Analog Devices, Inc. (ADI) and Consumer Physics, Inc. (CP) today announced a collaboration to develop a sensor-to-cloud personal and industrial IoT platform that analyzes liquids and solids, including food, plants, drugs, chemicals, the human body, and a variety of other materials. The two companies plan to embed CP’s SCiO technology for material sensing into smartphones, wearables, industrial, and medical applications. The co-developed sensor-to-cloud platform will enable users to detect substances quickly and reliably, control quality, and measure a wide range of characteristics such as calories, fat, sugars, and proteins; sugar content or brix, in fruits and vegetables; alcohol content in beverages; and chemical composition of fuel and oil.
“ADI and CP share a vision to enable our customers to interpret the world around us,” said Martin Cotter, vice president, Internet of Things, Analog Devices. “Together we plan to make secure, reliable and robust material analysis power-efficient and affordable for use virtually everywhere in order to make the world safer and healthier.”
“We are excited to work together with ADI to embed the SCiO technology for material sensing in more applications and industries,” said Dror Sharon, chief executive officer and co-founder, Consumer Physics. “SCiO’s technology enabled the world’s first handheld molecular sensor and now there is tremendous potential to interpret the world around us not only through smart phone-embedded sensing, but also through the automotive, energy, industrial and medical applications ADI serves.”

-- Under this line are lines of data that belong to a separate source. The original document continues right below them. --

**src/rtl/esop_seq_eval_if.sv**
```systemverilog
// esop_seq_eval_if: valid/ready handshake bundle carrying input vectors to, and results from, the ESOP evaluator
interface esop_seq_eval_if #(
  parameter int NUM_IN  = 15,
  parameter int NUM_OUT = 1
);
  logic               in_valid;
  logic               in_ready;
  logic [NUM_IN-1:0]  x;
  logic               out_valid;
  logic               out_ready;
  logic [NUM_OUT-1:0] y;
  modport master (output in_valid, x, out_ready, input in_ready, out_valid, y);
  modport slave  (input in_valid, x, out_ready, output in_ready, out_valid, y);
endinterface

```
**src/rtl/esop_seq_eval.sv**
```systemverilog
// esop_seq_eval: programmable sequential ESOP evaluator, one cube per clock, XOR-accumulated.
// Optional ESOP_MATCH_CNT_EN adds a match_cnt output counting matched cubes per evaluation.
module esop_seq_eval #(
  parameter int NUM_IN    = 15,
  parameter int MAX_CUBES = 32,
  parameter int NUM_OUT   = 1,
  localparam int CW       = $clog2(MAX_CUBES + 1)
) (
  input  logic               clk,
  input  logic               rst,
  input  logic               cfg_we,
  input  logic [CW-1:0]      cfg_addr,
  input  logic [NUM_IN-1:0]  cfg_care,
  input  logic [NUM_IN-1:0]  cfg_pol,
  input  logic [NUM_OUT-1:0] cfg_omask,
  input  logic               cfg_num_we,
  input  logic [CW-1:0]      cfg_num,
  output logic               cfg_err,
`ifdef ESOP_MATCH_CNT_EN
  output logic [CW-1:0]      match_cnt,
`endif
  esop_seq_eval_if.slave     io
);
  localparam int AW = (MAX_CUBES > 1) ? $clog2(MAX_CUBES) : 1;
  typedef enum logic [1:0] {IDLE, EVAL, DONE} state_t;
  state_t state, state_n;
  logic [NUM_IN-1:0]  care_m  [MAX_CUBES];
  logic [NUM_IN-1:0]  pol_m   [MAX_CUBES];
  logic [NUM_OUT-1:0] omask_m [MAX_CUBES];
  logic [NUM_IN-1:0]  xl;
  logic [NUM_OUT-1:0] acc;
  logic [CW-1:0]      idx, count, count_n;
  logic               err, err_n, idle, accept, addr_ok, num_big, tbl_we, match, last;
  logic [AW-1:0]      ai;
  // FSM state register
  always_ff @(posedge clk)
    if (rst) state <= IDLE;
    else     state <= state_n;
  // next state, config qualification and the cube match of the cube under evaluation
  always_comb begin
    idle    = state == IDLE;
    accept  = idle && io.in_valid;
    addr_ok = cfg_addr < CW'(MAX_CUBES);
    num_big = cfg_num > CW'(MAX_CUBES);
    tbl_we  = cfg_we && idle && addr_ok;
    count_n = !(cfg_num_we && idle) ? count : num_big ? CW'(MAX_CUBES) : cfg_num;
    err_n   = (cfg_we && (!idle || !addr_ok)) || (cfg_num_we && (!idle || num_big));
    ai      = idx[AW-1:0];
    match   = &(~care_m[ai] | ~(xl ^ pol_m[ai]));
    last    = idx == count - CW'(1);
    state_n = idle ? (accept ? ((count_n != '0) ? EVAL : DONE) : IDLE)
            : (state == EVAL) ? (last ? DONE : EVAL)
            : (io.out_ready ? IDLE : DONE);
  end
  assign io.in_ready  = idle;
  assign io.out_valid = state == DONE;
  assign io.y         = acc;
  assign cfg_err      = err;
  // cube table; left uncleared by reset since count=0 makes it unreachable
  always_ff @(posedge clk)
    if (tbl_we) begin
      care_m[cfg_addr[AW-1:0]]  <= cfg_care;
      pol_m[cfg_addr[AW-1:0]]   <= cfg_pol;
      omask_m[cfg_addr[AW-1:0]] <= cfg_omask;
    end
  // active count, error pulse, latched vector and XOR accumulation
  always_ff @(posedge clk)
    if (rst) begin
      count <= '0;
      err   <= 1'b0;
      xl    <= '0;
      acc   <= '0;
      idx   <= '0;
    end else begin
      count <= count_n;
      err   <= err_n;
      if (accept) begin
        xl  <= io.x;
        acc <= '0;
        idx <= '0;
      end else if (state == EVAL) begin
        acc <= acc ^ (match ? omask_m[ai] : '0);
        idx <= idx + CW'(1);
      end
    end
`ifdef ESOP_MATCH_CNT_EN
  logic [CW-1:0] mcnt;
  // number of matching cubes in the current evaluation
  always_ff @(posedge clk)
    if (rst || accept)               mcnt <= '0;
    else if (state == EVAL && match) mcnt <= mcnt + CW'(1);
  assign match_cnt = mcnt;
`endif
endmodule

```
**src/flat_wrapper.sv**
```systemverilog
// flat-port wrapper written by rule: the top's interface ports become plain ports
module esop_seq_eval_flat 
#(
  parameter int NUM_IN    = 15,
  parameter int MAX_CUBES = 32,
  parameter int NUM_OUT   = 1,
  localparam int CW       = $clog2(MAX_CUBES + 1)
)
  (clk, rst, cfg_we, cfg_addr, cfg_care, cfg_pol, cfg_omask, cfg_num_we, cfg_num, cfg_err, io_in_valid, io_x, io_out_ready, io_in_ready, io_out_valid, io_y);
  esop_seq_eval_if #(.NUM_IN(NUM_IN), .NUM_OUT(NUM_OUT)) io_i ();
  input  logic clk;
  input  logic rst;
  input  logic cfg_we;
  input  logic [CW-1:0] cfg_addr;
  input  logic [NUM_IN-1:0] cfg_care;
  input  logic [NUM_IN-1:0] cfg_pol;
  input  logic [NUM_OUT-1:0] cfg_omask;
  input  logic cfg_num_we;
  input  logic [CW-1:0] cfg_num;
  output logic cfg_err;
  input wire logic [$bits(io_i.in_valid)-1:0] io_in_valid;
  input wire logic [$bits(io_i.x)-1:0] io_x;
  input wire logic [$bits(io_i.out_ready)-1:0] io_out_ready;
  output wire logic [$bits(io_i.in_ready)-1:0] io_in_ready;
  output wire logic [$bits(io_i.out_valid)-1:0] io_out_valid;
  output wire logic [$bits(io_i.y)-1:0] io_y;
  assign io_i.in_valid = io_in_valid;
  assign io_i.x = io_x;
  assign io_i.out_ready = io_out_ready;
  assign io_in_ready = io_i.in_ready;
  assign io_out_valid = io_i.out_valid;
  assign io_y = io_i.y;
  esop_seq_eval #(.NUM_IN(NUM_IN), .MAX_CUBES(MAX_CUBES), .NUM_OUT(NUM_OUT)) u_core (.clk(clk), .rst(rst), .cfg_we(cfg_we), .cfg_addr(cfg_addr), .cfg_care(cfg_care), .cfg_pol(cfg_pol), .cfg_omask(cfg_omask), .cfg_num_we(cfg_num_we), .cfg_num(cfg_num), .cfg_err(cfg_err), .io(io_i));
endmodule
```
**config.mk**
```make
export PLATFORM = sky130hd
export DESIGN_NAME = esop_seq_eval_flat
export DESIGN_NICKNAME = d
export VERILOG_FILES = /design/src/rtl/esop_seq_eval_if.sv /design/src/rtl/esop_seq_eval.sv /design/src/flat_wrapper.sv
export SDC_FILE = /design/constraint.sdc
export NUM_CORES = 1
export LEC_CHECK = 0
export ABC_CLOCK_PERIOD_IN_PS = 4200
export CAP_MARGIN = 25
export CORE_UTILIZATION = 45
export CTS_BUF_LIST = sky130_fd_sc_hd__clkbuf_8
export DETAILED_ROUTE_END_ITERATION = 10
export HOLD_SLACK_MARGIN = 0.1
export SETUP_SLACK_MARGIN = 0.1
export SYNTH_ARGS = -nofsm -noshare
export SYNTH_HDL_FRONTEND = slang
export SYNTH_SLANG_ARGS = --single-unit
```
**constraint.sdc**
```tcl
create_clock -name clk -period 4.2 [get_ports clk]
set_input_delay 0.42 -clock clk [delete_from_list [all_inputs] [get_ports clk]]
set_output_delay 0.42 -clock clk [all_outputs]
set_load 0.01 [all_outputs]
```
==> impl_metrics.toml <==
[pwr]
p_switching_mw = 4.659
pwr-share-clk_pct = 39.0
power_density_nw_per_um2 = 442.2
internal-power_mw = 15.77
ir_drop_uv = 288.9
p_leak_nw = 14.31
switching_share_pct = 22.81
p_seq_share_pct = 55.7
combPwrFrac_pct = 5.4

[critical_path]
worstSetupStartpointType = "register"
end_kind = "register"
critPathMaxFanout = 19
critPathKind = "register to register"
rrSetupSlack_ns = 0.30
cp.required_ns = 4.90
cp.arrival_ns = 4.60
worst_r2r_endpoint = "u_core.io.y"
rr_worst_depth = 9

[grt]
grtUsageMet1_pct = 32.73
overflow = 0
first_global_vias = 20430
met3_usage_pct = 5.262
busiest_layer = "met2"
antenna_found_initial = 7
grtUsageMet2_pct = 36.68
grt_pass1_wl_um = 146300
track_usage_pct = 23.38
grt_start_max_net_pins = 70

[drt]
vias_per_cell = 5.951
ant_nets = 0
vias = 20050
wl_per_cell_um = 30.74
drt_iter0_drc = 2333
drc = 0
first_pass_iters = 7
wirelength_um = 103600

[cts]
htreeDepth = 4
cts_num_sinks = 1028
cts_made_buffers = 167
tritoncts = "done"
clkLatencyLatePin_ns = 0.84
clockBufferDepth = 3
cts.clk_slew.worst_paths_ns = 0.07
clock-root-buffer = "clkbuf_8"

[timing]
finalHoldViolations = 0
setup_tns_ns = 0
fmax_mhz = 256.1
final_period_minus_worst_setup_slack_ns = 3.905
timing.final.crit_share_pct = 92.97
finClkSkew_ns = 0.03521
rsz0062_at_grt = "no"
slew_headroom_pct = 29.59
setup_ws_ns = 0.2954
final-setup-viol-count = 0
tightestPinTransition_ns = 1.053
drv_slew = 0

[yosys]
syn_area_um2 = 39870
syn_area_per_cell_um2 = 21.80
synthSimpleGateAreaFrac_pct = 2.787
synth_xor_area_share_pct = 0.6590
synth-compound-area-share_pct = 2.065
synth.top_cells.by_area = "edfxtp_1 (75%), mux4_2 (15%), dfxtp_1 (1.8%), mux2i_1 (1.1%), nor2_1 (0.63%)"
synthCells = 1829
yosys.area.top_type = "edfxtp_1"
synth_top_area_share_pct = 74.71
yosysWarnings = 0
synth_top_family_by_area = "multiplexers"
ys_seq_elements = 1028
synth_ff_type = "edfxtp_1"
synth_fa_ha_area_share_pct = 0.06276
synth_edf_count = 992
yosysSeqAreaShare_pct = 76.52
async_flop_share_pct = 0
syn-num-nets = 1895
synthMuxAreaShare_pct = 16.38
yosys.cell_types.count = 66

[floorplanning]
initial_utilization_pct = 45.68
die-width_um = 299.7
core-area_um2 = 87290
rows = 108
dieArea_um2 = 89800
dieHeight_um = 299.7
io_pins = 68

[finish]
post_route_cells_drive_above_1_share_pct = 27.73
area_delta_synth_final_pct = 15.87
fin_nets = 2140

[min_path]
hp-class = "primary input to register"
min-delay-start = "io_x[5]"
hold_depth = 3
hold_end = "u_core.xl[5]"

[job]
cap_violations = 0

[placed_design]
gp_congestion = 0.7984
port_buffers = 67
post-place-ws_ns = 0.1503
dp_hpwl_um = 56360

[outcome]
outcome = "completed"
state kept, by name, indices dropped and copies added (netlist names), named ones only:
name	flops
u_core.xl	15
u_core.cfg_err	1
u_core.state	2
u_core.io.y	1
u_core.omask_m	32
u_core.care_m	480
u_core.idx	6
u_core.pol_m	480
u_core.count	6
cells in the mapped netlist (3+ instances only):
master	n
buf_1	8
o311ai_0	4
dfxtp_1	36
a22o_1	7
nand2b_1	5
a22oi_1	12
a311oi_1	3
a31oi_1	4
and4_1	3
a221oi_1	11
nor3_1	4
nand3_1	19
nor4_1	11
mux4_2	268
o21ai_0	10
mux2i_1	44
nor2_1	67
nand3b_1	7
and3_1	4
nand4_1	6
buf_6	16
buf_4	10
nor2b_1	13
a21oi_1	30
nor3b_1	7
xor2_1	15
buf_2	30
and2_1	7
mux2_2	3
inv_1	13
or3_1	3
clkbuf_1	31
nand2_1	63
a32oi_1	3
a41oi_1	3
edfxtp_1	992
xnor2_1	15
nand4b_1	3
per-layer routing:
layer	vias to the layer above	routed length, µm
li1	8214	-
met1	10730	42330
met2	935	50140
met3	168	8734
met4	4	2347
met5	-	31
logic make-up (layout without fill, tap and decap cells):
family / after synthesis / count (layout)
buffers and inverters: 110 / 492
AOI/OAI and AO/OA: 114 / 114
muxes: 317 / 317
other: 0 / 3
DFF: 1028 / 1028
adders and majority gates: 2 / 2
xor gates and xnor gates: 30 / 30
and+or+nand+nor: 228 / 228
worst max path at each step:
stage	cells past startpoint	start	to	slack, ns
6_report	9	register	u_core.io.y	0.30
5_1_grt	9	register	u_core.io.y	0.13
4_1_cts	10	register	u_core.io.y	0.13
3_5_place_dp	10	register	u_core.io.y	0.15
3_3_place_gp	10	register	u_core.io.y	0.13
2_1_floorplan	10	register	u_core.io.y	1.13
cell type report:
type	count	area, µm²
clock buffers	171	2354
diodes	3	7.507
clock inverters	135	699.4
multi-input cells	691	8995
well taps	1155	1445
repair buffers	171	2117
fillers	6768	41090
inverters	15	57.56
flip-flops and latches	1028	30520
power groups by stage:
stage	clock [mW]	sequential, mW	combinational [mW]
after floorplan	0	11.5	0.670
after global placement	0	11.6	1.04
after detailed placement	0	11.6	1.06
after CTS	8.11	11.4	1.07
after global routing	8.51	11.4	1.17
final	7.96	11.4	1.10
through the flow:
| step | total power [mW] | util [%] | std cells | area [µm²] | hold slack, ns |
|---|---|---|---|---|---|
| after global placement | 12.63 | 48.90 | 3037 | 42690 | 0.4773 |
| after global routing | 21.06 | 52.92 | 3368 | 46200 | 0.1434 |
| final | 20.43 | 52.92 | 3369 | 46200 | 0.1699 |
| after detailed placement | 12.65 | 48.90 | 3037 | 42690 | 0.4880 |
| after floorplan | 12.21 | - | 1829 | 39870 | 0.4491 |
| after CTS | 20.56 | 52.49 | 3351 | 45820 | 0.1010 |
layout by cell type, fill, tap and decap left out, drive strengths merged, types with 6 or more instances in the layout:
| master | n |
|---|---|
| buf | 89 |
| nand4 | 6 |
| o21ai | 11 |
| xnor2 | 15 |
| inv | 80 |
| a22o | 7 |
| dfxtp | 36 |
| dlygate4sd3 | 8 |
| mux2i | 44 |
| a221oi | 12 |
| clkdlybuf4s50 | 67 |
| a22oi | 12 |
| clkbuf | 178 |
| nor2 | 67 |
| nand3 | 19 |
| edfxtp | 992 |
| nor4 | 11 |
| nor2b | 13 |
| nand3b | 7 |
| clkinv | 66 |
| and2 | 8 |
| a21oi | 30 |
| nand2 | 63 |
| xor2 | 15 |
| mux4 | 268 |
| nor3b | 7 |
| o311ai | 6 |
worst max-delay path, stage by stage, from the launching register on:
cell and delay [ns]:
dfxtp_4 0.60, buf_12 0.25, buf_4 0.41, mux4_2 0.57
a221oi_1 0.50, xnor2_1 0.18, nand2_1 0.10, a41oi_1 0.69
a2111oi_2 0.07, mux2_1 0.35
repair_timing:
| action | CTS | global route |
|---|---|---|
| setup endpoints to repair | 0 | 1 |
| setup buffers | 0 | 0 |
| gates resized for setup | 0 | 1 |
| hold buffers | 8 | 0 |
| endpoints found under the hold margin | 8 | 0 |
(Power assumes the default switching activity.)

SCiO’s underlying science is called Near-Infra-Red (NIR) Spectroscopy and has been used in laboratories around the world for decades in diverse industries such as food, pharmaceuticals, agriculture, healthcare, oil and gas, plastics, cosmetics, geology, mineralogy, and many more. Current devices are large and expensive, making them unfit for current and future IoT applications.
The physical basis underlying NIR Spectroscopy’s material analysis is based on the principle that each type of molecule vibrates in a unique way, and these vibrations interact with light to create a unique optical signature. The signature is acquired using the optical sensor and signal conditioning electronics. Advanced algorithms utilize an updatable database to analyze the spectrum and deliver information about the analyzed sample back to the user in real time.
Developer kits will be available for building custom applications. SCiO Eco-System Partners can develop smartphone and wearables experiences now using the SCiO Developer Kit, available immediately.